Apart from these, it’s also important to understand the priority use cases for your organization, and that discovery of the right use cases can only come from the bottom up or through some big-ticket problem statements from the customer perspective. This becomes especially crucial in the scale-up phase.
McKinsey: That’s a perfect segue into our next question—how do you expand from trying out small proofs of concept (POCs) to developing organization-wide capabilities and building momentum?
Amit Dhingra: There used to be a time when an idea or a product was incubated to be fully matured and perfected before going big, but we now see that DevOps [developing while in operations] helps drive change and create value. While the POCs are essential to creating buy-in, they are not sufficient and cannot be the end-all for an organization.
To scale up and expand beyond POCs there are two important components, in my opinion. The first is to keep the end state in mind, ensuring that the development is in line with the organization’s priorities. This goes back to having an overall vision and ambition for the transformation. This should be the North Star to guide the organization in the journey. And the second is to create a bias toward action, implementing new ways of working that make change management easier. In line with the DevOps approach I mentioned, an important component is how we test out the ideas and actions.
I would emphasize that having an idea or a POC is not enough, unless there is a proper execution and scaling-up strategy.
McKinsey: As organizations look to scale up, what are some challenges they can expect and what is your advice to them on navigating this space?
Amit Dhingra: As happens during every new exploration, one should be prepared to face challenges and surprises. In telecom, we have been the first mover in exploring robotic process automation and analytics, and if I were to choose three topics for people to keep in mind, they would be: creating the right mind-set, ensuring you have the right data setup, and understanding that the insights you get improve over time.

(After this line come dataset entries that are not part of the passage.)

Background: an optimization exercise with open tools, aiming at small area and a short achievable clock period. Do not read the settings as production practice. At most, simulation tests tie the RTL to the original design; equivalence was not proved. Power is estimated from default activity; no workload was simulated.

==> violet: inputs <==
==> flow/design.v <==
module fpadder( input [15:0] A_59, input [15:0] B_59, input clk_59, input rst_59, output reg [15:0] C_59);
function [1:0] cmp_gt;   
  input [14:0] a, b;
  reg [15:0] G, E;
  integer i, k;
  begin
    G = {1'b0, a & ~b};
    E = {1'b1, ~((a & ~b) | (~a & b))};
    for (k = 1; k < 16; k = k * 2)
      for (i = 0; i + k < 16; i = i + 2 * k) begin
        G[i] = G[i + k] | (E[i + k] & G[i]);
        E[i] = E[i + k] & E[i];
      end
    cmp_gt = {G[0], E[0]};
  end
endfunction
wire [1:0] c5  = cmp_gt({10'd0, A_59[14:10]}, {10'd0, B_59[14:10]});
wire [1:0] cf = cmp_gt({5'd0, A_59[9:0]}, {5'd0, B_59[9:0]});
wire [1:0] c15 = {c5[1] | (c5[0] & cf[1]), 1'b0};
wire [4:0] dab = A_59[14:10] - B_59[14:10];
wire [4:0] dba = B_59[14:10] - A_59[14:10];
reg        agb1, sa1, sb1;
reg [4:0]  e1;
reg [9:0]  fa1, fb1;
reg [3:0]  sha1, shb1;
always @(posedge clk_59) begin
  agb1 <= c15[1];
  sa1  <= A_59[15];
  sb1  <= B_59[15];
  e1   <= c5[1] ? A_59[14:10] : B_59[14:10];
  fa1  <= A_59[9:0];
  fb1  <= B_59[9:0];
  sha1 <= dba[3:0] | {4{dba[4]}};
  shb1 <= dab[3:0] | {4{dab[4]}};
end
wire        zero = ~|{sa1, sb1, e1, fa1, fb1};
wire [9:0]  fs  = agb1 ? fb1 : fa1;
wire [3:0]  sh  = agb1 ? shb1 : sha1;
wire        sub = sa1 ^ sb1;
wire [10:0] y   = ({~zero, fs} >> sh) ^ {11{sub}};
reg        s2, sub2;
reg [4:0]  e2;
reg [9:0]  fg2;
reg [10:0] y2;
always @(posedge clk_59) begin
  s2   <= agb1 ? sa1 : sb1;
  sub2 <= sub;
  e2   <= e1;
  fg2  <= agb1 ? fa1 : fb1;
  y2   <= y;
end
wire [11:0] S = {2'b01, fg2} + {sub2, y2} + {11'd0, sub2};
reg        s3;
reg [4:0]  e3;
reg [11:0] S3;
always @(posedge clk_59) begin
  s3 <= s2; e3 <= e2; S3 <= S;
end
reg [11:1] h;
reg [4:0]  adj;      
integer j;
always @(*) begin
  h = 11'd0;
  for (j = 1; j <= 11; j = j + 1)
    h[j] = S3[j] & ~|(S3[11:1] >> j);
  casez (S3[11:1])
    11'b1??????????: adj = 5'd1;
    11'b01?????????: adj = 5'd0;
    11'b001????????: adj = -5'd1;
    11'b0001???????: adj = -5'd2;
    11'b00001??????: adj = -5'd3;
    11'b000001?????: adj = -5'd4;
    11'b0000001????: adj = -5'd5;
    11'b00000001???: adj = -5'd6;
    11'b000000001??: adj = -5'd7;
    11'b0000000001?: adj = -5'd8;
    11'b00000000001: adj = -5'd9;
    default:         adj = 5'd0;
  endcase
end
wire [21:0] sp = {S3, 10'd0};
reg  [9:0]  frac;
integer k;
always @(*) begin
  frac = {9'd0, ~|S3[11:1] & S3[0]};
  for (k = 0; k < 10; k = k + 1)
    for (j = 1; j <= 11; j = j + 1)
      frac[k] = frac[k] | (h[j] & sp[j + k]);
end
always @(posedge clk_59) begin
  C_59 <= {s3, e3 + adj, frac};
end
endmodule
==> flow/flow/run.sh <==
#!/bin/bash
# Standard layout with: ports buffered by plain buffers instead of delay cells;
# adders left to ABC instead of extracted into full/half-adder cells; a clock
# tree of smaller buffers without dummy loads.
set -euo pipefail
export BUFFER_PORTS_ARGS="-buffer_cell sky130_fd_sc_hd__buf_2"
export ADDER_MAP_FILE=
export CTS_ARGS="-sink_clustering_enable -repair_clock_nets -dont_use_dummy_load -root_buf sky130_fd_sc_hd__clkbuf_8 -buf_list sky130_fd_sc_hd__clkbuf_8"
bash standard.sh > standard_flow.log 2>&1
==> flow/standard.sh <==
#!/bin/bash
# synth_recipe.tcl (not shown) runs the flow's synth.tcl, then flattens the netlist and writes it again
# the make line also repeats each setting of config.mk as NAME=value (left out here)
make -C /OpenROAD-flow-scripts/flow DESIGN_CONFIG=/design/flow/config.mk WORK_HOME=/design/flow/orfs CLKGATE_MAP_FILE= SYNTH_SCRIPT=/design/flow/synth_recipe.tcl "${@:-finish}"
==> flow/config.mk <==
export PLATFORM = sky130hd
export DESIGN_NAME = fpadder
export DESIGN_NICKNAME = fpadder
export VERILOG_FILES = /design/flow/design.v
export SDC_FILE = /design/flow/constraint.sdc
export NUM_CORES = 4
export LEC_CHECK = 0
export ABC_AREA = 1
export CAP_MARGIN = 20
export CORE_MARGIN = 2
export CORE_UTILIZATION = 40
export SETUP_SLACK_MARGIN = 1.9
export SLEW_MARGIN = 20
==> flow/constraint.sdc <==
create_clock -name core_clock -period 3.8 [get_ports {clk_59}]
set_input_delay 0.7600 -clock core_clock [delete_from_list [all_inputs] [get_ports {clk_59}]]
set_output_delay 0.7600 -clock core_clock [all_outputs]
set_load 0.01 [all_outputs]
==> inputs of amber, as changes to violet <==
==> flow/design.v, changed modules only <==
module fpadder( input [15:0] A_59, input [15:0] B_59, input clk_59, input rst_59, output [15:0] C_59);
function [1:0] cmp_gt;   
  input [14:0] a, b;
  reg [15:0] G, E;
  integer i, k;
  begin
    G = {1'b0, a & ~b};
    E = {1'b1, ~((a & ~b) | (~a & b))};
    for (k = 1; k < 16; k = k * 2)
      for (i = 0; i + k < 16; i = i + 2 * k) begin
        G[i] = G[i + k] | (E[i + k] & G[i]);
        E[i] = E[i + k] & E[i];
      end
    cmp_gt = {G[0], E[0]};
  end
endfunction
wire [1:0] c15 = cmp_gt(A_59[14:0], B_59[14:0]);
wire [1:0] c5  = cmp_gt({10'd0, A_59[14:10]}, {10'd0, B_59[14:10]});
wire       zero = ~|{A_59, B_59};
wire [4:0] dab = A_59[14:10] - B_59[14:10];
wire [4:0] dba = B_59[14:10] - A_59[14:10];
wire [4:0] d   = c5[1] ? dab : dba;
reg        agb1, sa1, sb1;
reg [4:0]  e1;
reg [9:0]  fa1, fb1;
reg [3:0]  sh1;
always @(posedge clk_59) begin
  agb1 <= c15[1];
  sa1  <= A_59[15];
  sb1  <= B_59[15];
  e1   <= c5[1] ? A_59[14:10] : B_59[14:10];
  fa1  <= A_59[9:0];
  fb1  <= B_59[9:0];
  sh1  <= d[3:0] | {4{d[4] | zero}};
end
wire [9:0]  fs  = agb1 ? fb1 : fa1;
wire        sub = sa1 ^ sb1;
wire [10:0] y   = ({1'b1, fs} >> sh1) ^ {11{sub}};
reg        s2, sub2;
reg [4:0]  e2;
reg [9:0]  fg2;
reg [10:0] y2;
always @(posedge clk_59) begin
  s2   <= agb1 ? sa1 : sb1;
  sub2 <= sub;
  e2   <= e1;
  fg2  <= agb1 ? fa1 : fb1;
  y2   <= y;
end
wire [11:0] S = {2'b01, fg2} + {sub2, y2} + {11'd0, sub2};
reg        s3;
reg [4:0]  e3;
reg [11:0] S3;
always @(posedge clk_59) begin
  s3 <= s2; e3 <= e2; S3 <= S;
end
reg [3:0] m3;
always @(*) begin
  casez (S3[11:1])
    11'b1??????????: m3 = 4'd0;
    11'b01?????????: m3 = 4'd1;
    11'b001????????: m3 = 4'd2;
    11'b0001???????: m3 = 4'd3;
    11'b00001??????: m3 = 4'd4;
    11'b000001?????: m3 = 4'd5;
    11'b0000001????: m3 = 4'd6;
    11'b00000001???: m3 = 4'd7;
    11'b000000001??: m3 = 4'd8;
    11'b0000000001?: m3 = 4'd9;
    11'b00000000001: m3 = 4'd10;
    default:         m3 = 4'd1;
  endcase
end
wire [11:0] sl = S3 << {m3[3:1], 1'b0};
reg        s4, ma4, mb4;
reg [4:0]  e4;
reg [10:0] tn4;
always @(posedge clk_59) begin
  s4  <= s3;
  e4  <= e3 + 5'd1 - {1'b0, m3};
  ma4 <= m3[0];
  mb4 <= ~m3[0];
  tn4 <= ~sl[10:0];
end
wire [9:0] fo;
assign fo[4:0] = ~(ma4 ? tn4[4:0] : tn4[5:1]);
assign fo[9:5] = ~(mb4 ? tn4[10:6] : tn4[9:5]);
assign C_59 = {s4, e4, fo};
endmodule
Settings changed: PLACE_DENSITY set to 0.75.
==> inputs of tundra, as changes to violet <==
==> flow/design.v, changed modules only <==
module fpadder( input [15:0] A_59, input [15:0] B_59, input clk_59, input rst_59, output reg [15:0] C_59);
function [1:0] cmp_gt;   
  input [14:0] a, b;
  reg [15:0] G, E;
  integer i, k;
  begin
    G = {1'b0, a & ~b};
    E = {1'b1, ~((a & ~b) | (~a & b))};
    for (k = 1; k < 16; k = k * 2)
      for (i = 0; i + k < 16; i = i + 2 * k) begin
        G[i] = G[i + k] | (E[i + k] & G[i]);
        E[i] = E[i + k] & E[i];
      end
    cmp_gt = {G[0], E[0]};
  end
endfunction
wire [1:0] c15 = cmp_gt(A_59[14:0], B_59[14:0]);
wire [1:0] c5  = cmp_gt({10'd0, A_59[14:10]}, {10'd0, B_59[14:10]});
wire       zero = ~|{A_59, B_59};
wire [4:0] dab = A_59[14:10] - B_59[14:10];
wire [4:0] dba = B_59[14:10] - A_59[14:10];
wire [4:0] d   = c5[1] ? dab : dba;
reg        agb1, sa1, sb1;
reg [4:0]  e1;
reg [9:0]  fa1, fb1;
reg [3:0]  sh1;
always @(posedge clk_59) begin
  agb1 <= c15[1];
  sa1  <= A_59[15];
  sb1  <= B_59[15];
  e1   <= c5[1] ? A_59[14:10] : B_59[14:10];
  fa1  <= A_59[9:0];
  fb1  <= B_59[9:0];
  sh1  <= d[3:0] | {4{d[4] | zero}};
end
wire [9:0]  fs  = agb1 ? fb1 : fa1;
wire        sub = sa1 ^ sb1;
wire [10:0] y   = ({1'b1, fs} >> sh1) ^ {11{sub}};
reg        s2, sub2;
reg [4:0]  e2;
reg [9:0]  fg2;
reg [10:0] y2;
always @(posedge clk_59) begin
  s2   <= agb1 ? sa1 : sb1;
  sub2 <= sub;
  e2   <= e1;
  fg2  <= agb1 ? fa1 : fb1;
  y2   <= y;
end
wire [11:0] S = {2'b01, fg2} + {sub2, y2} + {11'd0, sub2};
reg        s3;
reg [4:0]  e3;
reg [11:0] S3;
always @(posedge clk_59) begin
  s3 <= s2; e3 <= e2; S3 <= S;
end
reg [3:0] m3;
always @(*) begin
  casez (S3[11:1])
    11'b1??????????: m3 = 4'd0;
    11'b01?????????: m3 = 4'd1;
    11'b001????????: m3 = 4'd2;
    11'b0001???????: m3 = 4'd3;
    11'b00001??????: m3 = 4'd4;
    11'b000001?????: m3 = 4'd5;
    11'b0000001????: m3 = 4'd6;
    11'b00000001???: m3 = 4'd7;
    11'b000000001??: m3 = 4'd8;
    11'b0000000001?: m3 = 4'd9;
    11'b00000000001: m3 = 4'd10;
    default:         m3 = 4'd1;
  endcase
end
wire [11:0] sl = S3 << m3;
always @(posedge clk_59) begin
  C_59[15]    <= s3;
  C_59[14:10] <= e3 + 5'd1 - {1'b0, m3};
  C_59[9:0]   <= sl[10:1];
end
endmodule
==> flow/flow/run.sh (replaced) <==
#!/bin/bash
# Standard layout, but ports buffered with plain buffers instead of delay cells.
set -euo pipefail
export BUFFER_PORTS_ARGS="-buffer_cell sky130_fd_sc_hd__buf_2"
bash standard.sh > standard_flow.log 2>&1
Settings changed: ABC_AREA 1 to not set.
==> flow_summary.yaml <==
synth:
  synth-simple-area-share: 0.291
cells_and_area:
  final_common_cell: "nand2_1"
  largest_reg_flops: 16
  top_register: "C_59"
  nMultiInputCombCells: 477
global_routing:
  grtUsageTotal: 0.165
pwr:
  pwr-share-seq: 0.442
  powerDensity_nw_per_um2: 598
  powerSeq_mw: 1.45
run_status:
  status: "finished clean"
worst_setup_path:
  startpoint: "A_59[11]"
  worstReg2RegStart: "agb1"
placed_design:
  pre_cts_slack_ns: 1.54
sta:
  period_needed_ns: 1.78
Source of the figures above: violet

==> flow_summary.yaml <==
global_routing:
  grtUsageTotal: 0.165
cells_and_area:
  final_common_cell: "dfxtp_1"
  top_register: "C_59"
  largest_reg_flops: 16
sta:
  period_needed_ns: 2.30
synth:
  synth-simple-area-share: 0.103
run_status:
  status: "finished clean"
worst_setup_path:
  startpoint: "S3[9]"
placed_design:
  pre_cts_slack_ns: 1.04
Source of the figures above: tundra

==> flow_summary.yaml <==
cells_and_area:
  top_register: "S3"
  largest_reg_flops: 12
  final_common_cell: "nand2_1"
  nMultiInputCombCells: 440
worst_setup_path:
  worstReg2RegStart: "agb1"
  startpoint: "mb4"
run_status:
  status: "finished clean"
synth:
  synth-simple-area-share: 0.296
  synthAdderAreaFrac: 0
pwr:
  powerDensity_nw_per_um2: 639
global_routing:
  grtUsageTotal: 0.142
  busiest_layer: "met2"
placed_design:
  pre_cts_slack_ns: 1.61
floorplanning:
  dieArea_sq_um: 12600
Source of the figures above: amber

Only the layout flow was run in violet and tundra; the RTL was not checked for function there.

## re-timing with driven ports
In the flow no input, the clock included, has a driving cell. The finished layouts below were timed again as built, in two steps.
Step 1 (the two cells are an assumption about what drives the block):
set clk [get_ports {clk_59}]
set_driving_cell -lib_cell sky130_fd_sc_hd__clkbuf_16 $clk
set_driving_cell -lib_cell sky130_fd_sc_hd__buf_2 [delete_from_list [all_inputs] $clk]
Step 2 moves the port delays by t, midway between the first and last clock arrival at a register: inputs arrive t later, outputs are due t later. That takes back most of the time a late clock gives input paths.
a / b / c = no drivers / after step 1 / after step 2; a / b = the first two.
run | shift t [ns] | setup WS [ns] | hold slack, ns | worst slew at a driven data input, ns
violet | 0.394 | 2.020 / 2.032 / 1.638 | 0.331 / 0.331 / 0.331 | 0.03
amber | 0.368 | 1.966 / 1.935 / 1.695 | 0.333 / 0.333 / 0.333 | 0.03
tundra | 0.381 | 1.498 / 1.498 / 1.137 | 0.331 / 0.331 / 0.331 | 0.05
After both steps setup and hold are still met in every run listed. For violet, which loses most, drivers alone change the setup slack by +0.012 ns; drivers and shift together by -0.382 ns.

Let me explain those further.
Creating the right mind-set. Humans tend to compete with robots and analytics algorithms. You should drive the change to make people realize that automation and analytics can work with them in “collaborate mode” rather than “compete mode.”
Ensuring you have the right data setup. In the case of analytics, the machine-learning algorithms become richer when they are exposed to more and more relevant data. While more learning needs more data streaming through these algorithms, one must look at end-to-end data flow, storage, and processing, including the regulatory limitations for every geography. Remember the saying, “data is the new jet fuel.” And unlike the limited supply we have of traditional fuel, this one will just keep on growing and getting better with time.
Understanding that the insights you get improve over time. Scaling works well in DevOps mode. There are various other challenges as well, but the key here is to fail fast, learn lessons, and apply them quickly for continuous improvement. There is another aspect of the engineering perfectionist mind-set—as we start to embrace these new technologies in DevOps mode, we will deal with some imperfections which will get removed with time and through iterations. Hence, the use cases should be well-understood and chosen with this in mind.
McKinsey: What advice do you have for telcos that are just getting going with digital and analytics transformation?
Amit Dhingra: Telcos should remember these changes are here to stay. The future belongs to self-healing networks, with up to 80 percent of faults being rectified automatically, with no interruption to customer experience. All this and much more is possible in the very near future—the telcos and network providers need to be bold and make moves now toward their own digital and analytics transformation journeys.